By now I’m sure you’ve heard of the Heartbleed Vulnerability;  most major media outlets have covered it extensively.  Today I am going to briefly cover some of the high-level aspects of the problem and offer some insight into what the ITS department has done to protect the college and what you can do to protect yourself.

What is Heartbleed?

Have you ever noticed the little closed padlock in your URL window when you go to some sites (usually ones where you have to enter a username/password)? That padlock means that the site is using special encryption software to secure your data. Without an encrypted connection, it is almost trivial for a hacker to spy on your communication and extract meaningful data. Making a LOOOONG story as short as possible, your computer and the remote server share a secret key that is used to decipher your data.  Without access to the key, your data is relatively meaningless and is thus considered reasonably safe.  …But what if the key was somehow stolen?  Enter Heartbleed.

Based on current reports, Heartbleed appears to be a flaw in a piece of encryption software called OpenSSL.  OpenSSL is a widely used encryption package employed by many popular websites.  If a server running the affected version of OpenSSL is attacked in a particular way by a knowledgeable hacker, the hacker could theoretically gain access to the encryption key that I mentioned earlier.  With the key, the attacker could DE-crypt all of your encrypted traffic, thus effectively bypassing all security.  Any sensitive data (usernames, passwords, account numbers, balances, etc.) would be laid bare for the attacker… Scary.

What’s worse is that this could apply to PREVIOUS traffic as well.  If a hacker happened to be logging your fully-encrypted traffic (for possible future use) and subsequently obtained the key, he/she could go back and unlock your encrypted data.  It should be noted that this scenario is not likely, but not implausible enough to be dismissed entirely.

Has it been fixed?

Fortunately the OpenSSL developers patched the software quickly the updated software was deployed by systems administrators across the world (including me!) , so most vulnerable systems are now immune to the Heartbleed bug.  This includes all Georgetown College systems.

If it’s  been fixed, why is everyone still saying that I need to change my password?

Although the exploit was ANNOUNCED a couple of weeks ago, it may have existed (and possibly been exploited) much earlier. To mitigate the possibility that your username/password was compromised before the Heartbleed vulnerability went public, websites are recommending that users change their passwords to be on the safe-side.  This is a universal precaution, and ITS recommends that you change your password frequently anyway.

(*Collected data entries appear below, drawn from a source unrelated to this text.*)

Source: an optimization exercise on an open RTL-to-GDS flow (aim: small area, a short achievable clock period and few clock cycles per item). Production flows keep margins and buffers that such runs may drop. In this exercise RTL edits were held to simulation tests only and were not proved equivalent to the original. Power is estimated from default activity; no workload was simulated.

==> module iir_biquad_tdm, before the edit <==
module iir_biquad_tdm (
  input  logic               clk,
  input  logic               reset,
  input  logic               in_valid,
  output logic               in_ready,
  input  logic [1:0]         in_ch,
  input  logic [16:0]        x,
  input  logic               coef_we,
  input  logic [2:0]         coef_sel,
  input  logic [16:0]        coef_data,
  output logic               out_valid,
  output logic [1:0]         out_ch,
  output logic [16:0]        y,
  output logic               ovf
);
  logic [1:0]  slot;
  logic        rdy_q, busy_q, rdy, v0;
  logic [1:0]  c0;
  logic [16:0] x0;
  logic [25:0] cb0, cb1, cb2, ca1, ca2;
  logic        pv;
  logic [2:0]  psel;
  logic [1:0]  pcnt;
  logic [16:0] pdata;
  logic [16:0] rx1 [4], rx2 [4], ry1 [4], ry2 [4];
  logic        vs1, vs2, vs3, vs4, vs5;
  logic [35:0] p1a, p1b, p2a, p2b, p3a, p3b, p4a, p4b, p5a, p5b;
  logic [35:0] q1a, q1b, q2a, q2b, q3a, q3b, q4a, q4b, q5a, q5b;
  logic [16:0] y_d;
  logic        ovf_d;
  logic        issue, cw, cw_d, apply, v0_n, pv_n, rdy_n;
  logic [1:0]  c0_n, pcnt_n;
  logic [25:0] enc_in, enc_p;
  logic [2:0]  psel_n;
  function automatic logic [25:0] booth_enc(input logic [16:0] c,
                                              input logic negate);
    logic [8:0] one, neg;
    logic [7:0] two;
    logic hi, mid, lo;
    for (int k = 0; k < 9; k++) begin
      hi  = c[(2*k+1 > 16) ? 16 : 2*k+1];
      mid = c[2*k];
      lo  = (k == 0) ? 1'b0 : c[2*k-1];
      one[k] = mid ^ lo;
      if (k < 8) two[k] = (hi & ~mid & ~lo) | (~hi & mid & lo);
      neg[k] = negate ? (~hi & (mid | lo)) : (hi & ~(mid & lo));
    end
    booth_enc = {neg, two, one};
  endfunction
  function automatic logic [1:0] lat(input logic [2:0] sel);
    case (sel)
      3'd1:    lat = 2'd0;    
      3'd0:    lat = 2'd1;    
      3'd4:    lat = 2'd2;    
      default: lat = 2'd3;    
    endcase
  endfunction
  assign in_ready = rdy_q;
  assign rdy      = ~busy_q;
  assign issue    = v0 & (c0 == slot);
  assign cw       = rdy & coef_we;
  assign cw_d     = cw & (coef_sel == 3'd0 | coef_sel == 3'd1 |
                          coef_sel == 3'd3 | coef_sel == 3'd4);
  assign apply    = pv & (pcnt == lat(psel));
  assign v0_n   = rdy ? in_valid : (v0 & ~issue);
  assign c0_n   = rdy ? in_ch : c0;
  assign pv_n   = cw_d | (pv & ~apply);
  assign psel_n = cw_d ? coef_sel : psel;
  assign pcnt_n = cw_d ? 2'd0 : pcnt + 2'd1;
  assign rdy_n  = rdy ? (~(in_valid & (in_ch != slot + 2'd1)) &
                         ~(coef_we & (coef_sel == 3'd0 | coef_sel == 3'd3 |
                                      coef_sel == 3'd4)))
                      : ((~v0_n | (c0 == slot + 2'd1)) &
                         (~pv_n | (pcnt_n == lat(psel_n))));
  assign enc_in = booth_enc(coef_data, 1'b0) & {26{~reset}};
  assign enc_p  = booth_enc(pdata, psel[2] | psel[1]) & {26{~reset}};
  always_ff @(posedge clk) begin
    if (reset | (cw & (coef_sel == 3'd2)))  cb2 <= enc_in;
    if (reset | (apply & (psel == 3'd0)))   cb0 <= enc_p;
    if (reset | (apply & (psel == 3'd1)))   cb1 <= enc_p;
    if (reset | (apply & (psel == 3'd3)))   ca1 <= enc_p;
    if (reset | (apply & (psel == 3'd4)))   ca2 <= enc_p;
  end
  iir_st0 u_s0 (.c(cb2), .d(rx2[0]), .out_a(q1a), .out_b(q1b));
  iir_stm u_s1 (.c(cb1), .d(rx2[3]), .in_a(p1a), .in_b(p1b), .out_a(q2a), .out_b(q2b));
  iir_stm u_s2 (.c(cb0), .d(rx1[2]), .in_a(p2a), .in_b(p2b), .out_a(q3a), .out_b(q3b));
  iir_stm u_s3 (.c(ca2), .d(ry2[1]), .in_a(p3a), .in_b(p3b), .out_a(q4a), .out_b(q4b));
  iir_stm u_s4 (.c(ca1), .d(ry1[0]), .in_a(p4a), .in_b(p4b), .out_a(q5a), .out_b(q5b));
  iir_stf u_s5 (.in_a(p5a), .in_b(p5b), .y_o(y_d), .ovf_o(ovf_d));
  always_ff @(posedge clk) begin
    p1a <= q1a; p1b <= q1b;
    p2a <= q2a; p2b <= q2b;
    p3a <= q3a; p3b <= q3b;
    p4a <= q4a; p4b <= q4b;
    p5a <= q5a; p5b <= q5b;
    y   <= y_d;
    ovf <= ovf_d;
    out_ch <= slot - 2'd1;
    if (rdy) begin
      c0 <= in_ch;
      x0 <= x;
    end
    if (cw_d) begin
      psel  <= coef_sel;
      pdata <= coef_data;
    end
    pcnt <= pcnt_n;
    if (reset) begin
      slot  <= 2'd0;
      rdy_q <= 1'b1;
      busy_q <= 1'b0;
      v0    <= 1'b0;
      pv    <= 1'b0;
      vs1 <= 1'b0; vs2 <= 1'b0; vs3 <= 1'b0; vs4 <= 1'b0; vs5 <= 1'b0;
      out_valid <= 1'b0;
      for (int k = 0; k < 4; k++) begin
        rx1[k] <= '0; rx2[k] <= '0; ry1[k] <= '0; ry2[k] <= '0;
      end
    end else begin
      slot  <= slot + 2'd1;
      rdy_q <= rdy_n;
      busy_q <= ~rdy_n;
      v0    <= v0_n;
      pv    <= pv_n;
      vs1 <= issue; vs2 <= vs1; vs3 <= vs2; vs4 <= vs3; vs5 <= vs4;
      out_valid <= vs5;
      for (int k = 0; k < 4; k++) begin
        rx1[k] <= rx1[(k + 1) % 4];
        rx2[k] <= rx2[(k + 1) % 4];
        ry1[k] <= ry1[(k + 1) % 4];
        ry2[k] <= ry2[(k + 1) % 4];
      end
      if (issue) begin
        rx1[3] <= x0;
        rx2[3] <= rx1[0];
      end
      if (vs5) begin
        ry1[2] <= y_d;
        ry2[2] <= ry1[3];
      end
    end
  end
endmodule
==> flow/config.mk <==
export PLATFORM = sky130hd
export DESIGN_NAME = iir_biquad_tdm
export DESIGN_NICKNAME = iir_biquad_tdm
export VERILOG_FILES = /design/flow/design.v
export SDC_FILE = /design/flow/constraint.sdc
export NUM_CORES = 4
export LEC_CHECK = 0
export CAP_MARGIN = 20
export CORE_MARGIN = 2
export CORE_UTILIZATION = 40
export SLEW_MARGIN = 20
==> flow/constraint.sdc <==
create_clock -name core_clock -period 13.0 [get_ports {clk}]
set_input_delay 2.6000 -clock core_clock [delete_from_list [all_inputs] [get_ports {clk}]]
set_output_delay 2.6000 -clock core_clock [all_outputs]
set_load 0.01 [all_outputs]
standard.sh (not shown) runs the stock make flow with config.mk's settings and CLKGATE_MAP_FILE= SYNTH_SCRIPT=/design/flow/synth_recipe.tcl, a recipe that flattens the netlist after the stock synthesis.
==> flow/flow/run.sh <==
#!/bin/bash
# Standard ORFS layout with three changes to how it is made:
#  - after the standard synthesis, flow/invopt.py re-chooses the polarity of
#    each full adder (and of some two-level gates) to cancel the inverters
#    synthesis leaves between adders; the logic and registers are unchanged;
#  - the port buffers use a plain buffer cell instead of a delay buffer;
#  - the timing repair aims below the clock period (setup margin).
# Each tool's output goes to a log file of its own in this folder.
set -euo pipefail
cd "$(dirname "$0")/.."
KNOBS=(BUFFER_PORTS_ARGS="-buffer_cell sky130_fd_sc_hd__buf_4" SETUP_SLACK_MARGIN=9.3)
RES="$PWD/orfs/results/sky130hd/iir_biquad_tdm/base"
bash standard.sh "${KNOBS[@]}" "$RES/1_2_yosys.v" > flow_synth.log 2>&1
cp "$RES/1_2_yosys.v" yosys_netlist.v
python3 flow/invopt.py yosys_netlist.v "$RES/1_2_yosys.v" > invopt.log 2>&1
bash standard.sh "${KNOBS[@]}" finish > flow_make.log 2>&1
Other scripts of this flow, unchanged in this note and not shown: flow/flow/invopt.py
Testbench counts at the start, summed over its fixed seeds: cycles 4,240, items 4,096.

  1.  To change your password from your on-campus desktop, simply press Ctrl+Alt+Delete, and then select “Change Password”.
  2. To change your password from the portal (, login to the portal and click “My Account” (in the left-hand pane). The “Update Password” option will appear at the top of the screen.

For more password best-practices, check out this previous TigerTech entry.

How do I know that my favorite website is fixed?

For a quick list of most popular websites, you can check out CNET’s article here.  Also at this location are links to other services that you can use to check other sites you may be concerned about.